- WORK REQUIRED -
As the answer, set down the lines below from the one containing "buffers and inverters" through the one containing "hold slack [ps]", exactly and inclusively, and no others.

________________

File: config.mk
export PLATFORM = sky130hd
export DESIGN_NAME = hamming_ecc_reader
export DESIGN_NICKNAME = d
export VERILOG_FILES = /design/src/rtl/hamming_ecc_reader.sv
export SDC_FILE = /design/constraint.sdc
export NUM_CORES = 1
export LEC_CHECK = 0
export ABC_AREA = 0
export CAP_MARGIN = 15
export CORE_MARGIN = 2
export CORE_UTILIZATION = 35
export CTS_BUF_LIST = sky130_fd_sc_hd__clkbuf_8
export DETAILED_ROUTE_END_ITERATION = 8
export PLACE_DENSITY = 0.61
export SETUP_SLACK_MARGIN = 0.2
export SKIP_CTS_REPAIR_TIMING = 1
export SLEW_MARGIN = 20
export SYNTH_ARGS = -nofsm -noshare
export SYNTH_HDL_FRONTEND = slang
export SYNTH_SLANG_ARGS = --single-unit
File: constraint.sdc
create_clock -name clk_i -period 4 [get_ports clk_i]
set_input_delay 1.2 -clock clk_i [delete_from_list [all_inputs] [get_ports clk_i]]
set_output_delay 1.2 -clock clk_i [all_outputs]
set_load 0.01 [all_outputs]
File: src/rtl/hamming_ecc_reader.sv
`timescale 1ns/1ps
// hamming_ecc_reader: single-outstanding read port over a Hamming(12,8)
// protected memory. Each read is checked, single-bit errors are corrected
// and scrubbed back to memory, and uncorrectable syndromes are flagged.
module hamming_ecc_reader #(
  parameter int unsigned ADDR_W = 4
) (
  input  logic              clk_i,
  input  logic              rst_i,
  input  logic              req_valid_i,
  output logic              req_ready_o,
  input  logic [ADDR_W-1:0] req_addr_i,
  output logic              mem_rd_en_o,
  output logic              mem_wr_en_o,
  output logic [ADDR_W-1:0] mem_addr_o,
  output logic [11:0]       mem_wdata_o,
  input  logic [11:0]       mem_rdata_i,
  output logic              rsp_valid_o,
  input  logic              rsp_ready_i,
  output logic [7:0]        rsp_data_o,
  output logic              rsp_corr_o,
  output logic              rsp_bad_o,
  output logic [7:0]        err_count_o
);

  typedef enum logic [2:0] {
    IDLE,
    READ,
    CHECK,
    SCRUB,
    RESP
  } state_e;

  state_e              state_q, state_d;
  logic                ready_q, ready_d;
  logic [ADDR_W-1:0]   addr_q, addr_d;
  logic [11:0]         code_q, code_d;
  logic [7:0]          data_q, data_d;
  logic                corr_q, corr_d;
  logic                bad_q, bad_d;
  logic [7:0]          cnt_q, cnt_d;

  logic [3:0]          syn;
  logic [11:0]         flip;
  logic [11:0]         fixed;

  // Data bits sit at code bits 2,4,5,6,8,9,10,11 with data[7] at bit 2.
  function automatic logic [7:0] extract(input logic [11:0] c);
    return {c[2], c[4], c[5], c[6], c[8], c[9], c[10], c[11]};
  endfunction

  // Syndrome of the word returned by memory; each mask selects the code
  // bits whose 1-based position has the corresponding weight bit set.
  always_comb begin
    syn[0] = ^(mem_rdata_i & 12'h555);
    syn[1] = ^(mem_rdata_i & 12'h666);
    syn[2] = ^(mem_rdata_i & 12'h878);
    syn[3] = ^(mem_rdata_i & 12'hF80);
    flip   = 12'd1 << (syn - 4'd1);
    fixed  = mem_rdata_i ^ flip;
  end

  // Next-state and datapath update for the read/check/scrub/respond sequence.
  always_comb begin
    state_d = state_q;
    addr_d  = addr_q;
    code_d  = code_q;
    data_d  = data_q;
    corr_d  = corr_q;
    bad_d   = bad_q;
    cnt_d   = cnt_q;
    unique case (state_q)
      IDLE: begin
        if (req_valid_i && ready_q) begin
          addr_d  = req_addr_i;
          state_d = READ;
        end
      end
      READ: state_d = CHECK;
      CHECK: begin
        if (syn == 4'd0) begin
          code_d  = mem_rdata_i;
          data_d  = extract(mem_rdata_i);
          corr_d  = 1'b0;
          bad_d   = 1'b0;
          state_d = RESP;
        end else if (syn <= 4'd12) begin
          code_d  = fixed;
          data_d  = extract(fixed);
          corr_d  = 1'b1;
          bad_d   = 1'b0;
          state_d = SCRUB;
          if (cnt_q != 8'hFF) cnt_d = cnt_q + 8'd1;
        end else begin
          code_d  = mem_rdata_i;
          data_d  = extract(mem_rdata_i);
          corr_d  = 1'b0;
          bad_d   = 1'b1;
          state_d = RESP;
        end
      end
      SCRUB: state_d = RESP;
      RESP: begin
        if (rsp_ready_i) state_d = IDLE;
      end
      default: state_d = IDLE;
    endcase
    // Ready is registered so it stays low while reset is held and rises on
    // the first edge after release, yet still tracks the IDLE state exactly.
    ready_d = (state_d == IDLE);
  end

  // State and datapath registers, cleared asynchronously by reset.
  always_ff @(posedge clk_i or posedge rst_i) begin
    if (rst_i) begin
      state_q <= IDLE;
      ready_q <= 1'b0;
      addr_q  <= '0;
      code_q  <= '0;
      data_q  <= '0;
      corr_q  <= 1'b0;
      bad_q   <= 1'b0;
      cnt_q   <= '0;
    end else begin
      state_q <= state_d;
      ready_q <= ready_d;
      addr_q  <= addr_d;
      code_q  <= code_d;
      data_q  <= data_d;
      corr_q  <= corr_d;
      bad_q   <= bad_d;
      cnt_q   <= cnt_d;
    end
  end

  assign req_ready_o = ready_q;
  assign mem_rd_en_o = (state_q == READ);
  assign mem_wr_en_o = (state_q == SCRUB);
  assign mem_addr_o  = addr_q;
  assign mem_wdata_o = code_q;
  assign rsp_valid_o = (state_q == RESP);
  assign rsp_data_o  = data_q;
  assign rsp_corr_o  = corr_q;
  assign rsp_bad_o   = bad_q;
  assign err_count_o = cnt_q;

endmodule

---- Word level (Yosys, flattened, before mapping) ----
Index checks and enable logic that the tools add are counted.
storage, ports and cells
  register bits ........................... 38
  output and inout port bits .............. 38
  word-level logic and storage cells ...... 42
operators by class
  $add $sub $neg .......................... 2
  order comparisons ....................... 1
  equal/unequal tests ..................... 5
  shift operators ......................... 1
  multiplexer cells ....................... 13
  bitwise operators ....................... 2
  reduce and logical (&&, ||, !) cells .... 10
operators with widths
  cell                                               number
  parity 12 bit                                      4
  2-to-1 mux 12 bit                                  2
  2-to-1 mux 8 bit                                   2
  case mux 3 bit (5 select lines)                    1
  2-to-1 mux 3 bit                                   4
  << shifter 1 x 4 -> 12 bit (first input constant)  1
  XOR 12 bit                                         1
  adder 8 x 1 -> 8 bit (second input constant)       1
  inequality test 8 bit (second input constant)      1
  == test 3 x 2 -> 1 bit (second input constant)     2
  zero test 3 bit                                    2
  <= comparator 4 bit (second input constant)        1
  zero test 4 bit                                    1
  2-to-1 mux 1 bit                                   4
  AND reduction 4 bit                                1
  subtractor 4 x 1 -> 4 bit (second input constant)  1
  == test 3 x 1 -> 1 bit (second input constant)     1
  == test 3 bit (second input constant)              1
  AND reduction 2 bit                                1
  logical AND 1 bit                                  1
  NOT 1 bit                                          1

---- Depth between registers and ports, before layout ----
  depth in word-level cells ............... 6
  gate-level depth with buffers ........... 8
  mapped depth without buffers ............ 6

---- Worst setup path before layout ----
OpenSTA, ideal clock, no wires.
  kind .................................... input -> register
  start point ............................. input port mem_rdata_i[5]
  end point ............................... register cnt_q[1] (netlist: err_count_o[1])
  setup time .............................. 125 ps
  data arrival time ....................... 2865 ps
  required time ........................... 3875 ps
  slack ................................... 1010 ps
  stages .................................. 7
  path through ............................ xnor2_2 > xor3_1 > buf_2 > o211ai_2 > or3b_1 > buf_2 > mux2_2
on the way
  longest elaborated chain between the ends .. 4
  elaborated cells on any way between the ends .. 6
  those cells by class .................... order compare: 1; bitwise: 1; reduce/logical: 4
ends and longest elaborated chain
  what                                                                         line  text
  start, declared                                                              17    input logic [11:0] mem_rdata_i,
  parallel branches: the longest is 3 deep, another holds <= comparator 4 bit  n/a
  AND reduction 4 bit (no line) *                                              n/a
  end signal, assigned                                                         132   cnt_q <= cnt_d;
  end, declared                                                                41    logic [7:0] cnt_q, cnt_d;
Mark *: on every way between the ends.
A chain may end at the register's enable or synchronous reset.

---- Worst setup path after layout ----
  start point ............................. input port mem_rdata_i[8]
  end point ............................... register cnt_q[7] (netlist: err_count_o[7])
on the way
  longest elaborated chain between the ends .. 4
  elaborated cells on any way between the ends .. 6
  those cells by class .................... order compare: 1; bitwise: 1; reduce/logical: 4
ends and longest elaborated chain
  what
  parallel branches: the longest is 3 deep, another holds <= comparator 4 bit
  AND reduction 4 bit (no line) *
Marks and branches as above.

==> metrics.csv <==
metric,value,unit
full die area,0.005598,mm2
top-area cell type share of the netlist area,0.4277,
endpoint type of the worst setup path,flip-flop,
total negative slack,0,ps
# setup viols final,0,
CP max stage delay,510,ps
Achievable Freq,291.2,MHz
Final Hold Vio Count,0,
period utilisation layout,0.8586,
DRC Markers,0,
PortBufs,57,
Post-Route WL,3731,um
root buffer cell,clkbuf_8,
cell taking the most area after synthesis,dfrtp_1,
post-synth cell types,32,
yosys warns,0,
syn_nets,193,
worst-path cell chain,clkdlybuf4s50_1 -> xnor2_1 -> xnor3_1 -> o211ai_2 -> or3b_1 -> nor3_2 -> xor2_1,
Total Power,1.867,mW
initial antenna violation count,0,
gpl congestion,0.8458,
worst path arrival time,3640,ps
HP Class,flip-flop to flip-flop,
ys flop type,dfrtp_1,
family with the most delay on the worst path,XOR/XNOR gates,
cells after synthesis,172,
VDD IR max,0.3483,mV
post-layout min period,3434,ps
via count,1332,
FILL cells,443,
drt pass-1 iters,4,
maxcap violations,0,
"flops & latches, synth",30,
Rows,25,
Die W,74.82,um
power per cell area,753.4,mW/mm2
max-slew violation count,0,
Register Area,750.7,um2
clock sink total,30,
CTS tree,done,
syn_area_per_cell,10.21,um2
asr flop ratio synth,1.000,
DR WL/cell,12.78,um
vias in the first global route,1296,
largest net degree at the start of global routing,31,
GRT overflow,0,
worst skew pair latency,280,ps
multi-input logic area,912.1,um2
Initial Util,0.3668,
CP startpoint kind,input port,
IO Count,58,
top post-synthesis cells by count,"dfrtp_1, nand2_1, o21ai_0",
register area share after synthesis,0.4277,
hpwl dp,2715,um
Worst Max-Slew Pin Slew,921.2,ps
H-tree depth,2,
Netlist Area Pre-Place,0.001755,mm2
most frequent cell after synthesis,dfrtp_1,
number of buffers created by CTS,5,
Final nets,245,
Critical Path RT,4210,ps
core area,0.004786,mm2
First DRT Iteration DRCs,47,
static leakage,1.041,nW
gr usage total,0.1455,
Area Overhead vs Synth,41.20,%
FF-to-FF setup slack,1830,ps
CTS clock-pin slew for the worst setup and hold paths,70,ps
via density per instance,4.562,
CP bufs+invs,1,
Clock Tree Buf Depth,2,
number of synthesized flops with an enable pin,0,
leading post-synthesis cells by cell area,"dfrtp_1, xor2_1, nand2_1",
status,"finished, final reports clean",
Worst path slowest cell,clkdlybuf4s50_1,
antenna-violating nets left,0,
layout cells sized above 1,0.08889,
crit path max fanout,7,
skew final,5.233,ps
RSZ-0062 raised after global routing,false,
die height,74.82,um
Setup CP Type,input port to flip-flop,
first-pass GRT wire length,6092,um
ANT cells,0,
Slew HR,0.3859,
worst reg2reg max path, stage by stage, from the launching register on:
cell and delay, ps:
dfrtp_1 430, nand2b_1 210, nand2b_1 590, or3_1 550, mux2_2 280
power by group:
| group | switching, mW | leakage (nW) | internal (mW) | total [mW] |
|---|---|---|---|---|
| sequential | 0.119 | 0.360 | 0.454 | 0.573 |
| clock | 0.120 | 0.0714 | 0.266 | 0.385 |
| combinational | 0.406 | 0.609 | 0.504 | 0.909 |
| total | 0.644 | 1.04 | 1.22 | 1.87 |
layout make-up:
cell class	instances	share of cell area
clock inverters	2	0.02423
well taps	67	0.03382
clock buffers	6	0.03332
multi-input cells	126	0.3680
inverters	3	0.004543
repair buffers	58	0.2332
flip-flops and latches	30	0.3029
registers in the layout (all words and copies together) (netlist names):
signal,cells
mem_wdata_o,11
err_count_o,8
mem_addr_o,4
state_q,3
req_ready_o,1
rsp_bad_o,1
rsp_corr_o,1
rsp_data_o,1
kinds of logic after synthesis:
family                     share of synthesized area
AOI/OAI and AO/OA                            0.06272
buffers and inverters                        0.05274
xor gates and xnor gates                      0.2316
muxes                                        0.04419
and+or+nand+nor                               0.1739
adders and majority gates                   0.007126
DFF                                           0.4277
worst paths after layout:
path | from | end | cells after the start
worst min register to register | rsp_corr_o | rsp_corr_o | 2
worst max-delay path | mem_rdata_i[8] | err_count_o[7] | 7
worst max register to register | state_q[2] | err_count_o[6] | 4
min in group asynchronous | rst_i | mem_addr_o[3] | 3
worst min-delay path | rsp_corr_o | rsp_corr_o | 2
max in group asynchronous | rst_i | mem_wdata_o[0] | 3
layer usage:
metal | part of all wire | routed length [um] | track usage
met5 | 0 | 0 | 0
met4 | 0.019 | 72 | 0.07540
met3 | 0.032 | 120 | 0.03079
met2 | 0.44 | 1654 | 0.2057
met1 | 0.50 | 1883 | 0.2095
cell usage in the layout (no fill, tap or decap), drive strengths merged:
| cell | netlist | layout |
|---|---|---|
| nor3 | 5 | 5 |
| nand3b | 1 | 1 |
| xor2 | 15 | 15 |
| or3b | 1 | 1 |
| nor4 | 1 | 1 |
| nand2 | 26 | 26 |
| nor2 | 12 | 12 |
| and2 | 1 | 1 |
| nand3 | 7 | 7 |
| buf | 10 | 1 |
| mux2 | 6 | 6 |
| dfrtp | 30 | 30 |
| ha | 1 | 1 |
| inv | 3 | 3 |
| or3 | 1 | 1 |
| a21oi | 1 | 1 |
| o21ai | 17 | 17 |
| o211ai | 1 | 1 |
| mux2i | 1 | 1 |
| clkbuf | 3 | 6 |
| xnor3 | 3 | 3 |
| nand2b | 5 | 5 |
| clkdlybuf4s50 | 0 | 57 |
| xnor2 | 11 | 11 |
| o21bai | 1 | 1 |
| xor3 | 4 | 4 |
| nand4 | 4 | 4 |
| and3 | 1 | 1 |
| bufinv | 0 | 2 |
stage by stage:
stage               utilization  worst slack [ps]  cells  cell area [um2]  hold slack [ps]
detailed placement       0.4881             267.6    284             2336            470.9
global placement         0.4881             301.5    284             2336            463.8
global route             0.5179             432.3    292             2479            518.6
CTS                      0.5179             553.9    292             2479            487.4
floorplan                     -              1010    172             1755            514.2
finish                   0.5179             565.6    292             2479            478.4
No activity file was read; power rests on OpenSTA's default activity.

________________

- RESPONSE -
buffers and inverters                        0.05274
xor gates and xnor gates                      0.2316
muxes                                        0.04419
and+or+nand+nor                               0.1739
adders and majority gates                   0.007126
DFF                                           0.4277
worst paths after layout:
path | from | end | cells after the start
worst min register to register | rsp_corr_o | rsp_corr_o | 2
worst max-delay path | mem_rdata_i[8] | err_count_o[7] | 7
worst max register to register | state_q[2] | err_count_o[6] | 4
min in group asynchronous | rst_i | mem_addr_o[3] | 3
worst min-delay path | rsp_corr_o | rsp_corr_o | 2
max in group asynchronous | rst_i | mem_wdata_o[0] | 3
layer usage:
metal | part of all wire | routed length [um] | track usage
met5 | 0 | 0 | 0
met4 | 0.019 | 72 | 0.07540
met3 | 0.032 | 120 | 0.03079
met2 | 0.44 | 1654 | 0.2057
met1 | 0.50 | 1883 | 0.2095
cell usage in the layout (no fill, tap or decap), drive strengths merged:
| cell | netlist | layout |
|---|---|---|
| nor3 | 5 | 5 |
| nand3b | 1 | 1 |
| xor2 | 15 | 15 |
| or3b | 1 | 1 |
| nor4 | 1 | 1 |
| nand2 | 26 | 26 |
| nor2 | 12 | 12 |
| and2 | 1 | 1 |
| nand3 | 7 | 7 |
| buf | 10 | 1 |
| mux2 | 6 | 6 |
| dfrtp | 30 | 30 |
| ha | 1 | 1 |
| inv | 3 | 3 |
| or3 | 1 | 1 |
| a21oi | 1 | 1 |
| o21ai | 17 | 17 |
| o211ai | 1 | 1 |
| mux2i | 1 | 1 |
| clkbuf | 3 | 6 |
| xnor3 | 3 | 3 |
| nand2b | 5 | 5 |
| clkdlybuf4s50 | 0 | 57 |
| xnor2 | 11 | 11 |
| o21bai | 1 | 1 |
| xor3 | 4 | 4 |
| nand4 | 4 | 4 |
| and3 | 1 | 1 |
| bufinv | 0 | 2 |
stage by stage:
stage               utilization  worst slack [ps]  cells  cell area [um2]  hold slack [ps]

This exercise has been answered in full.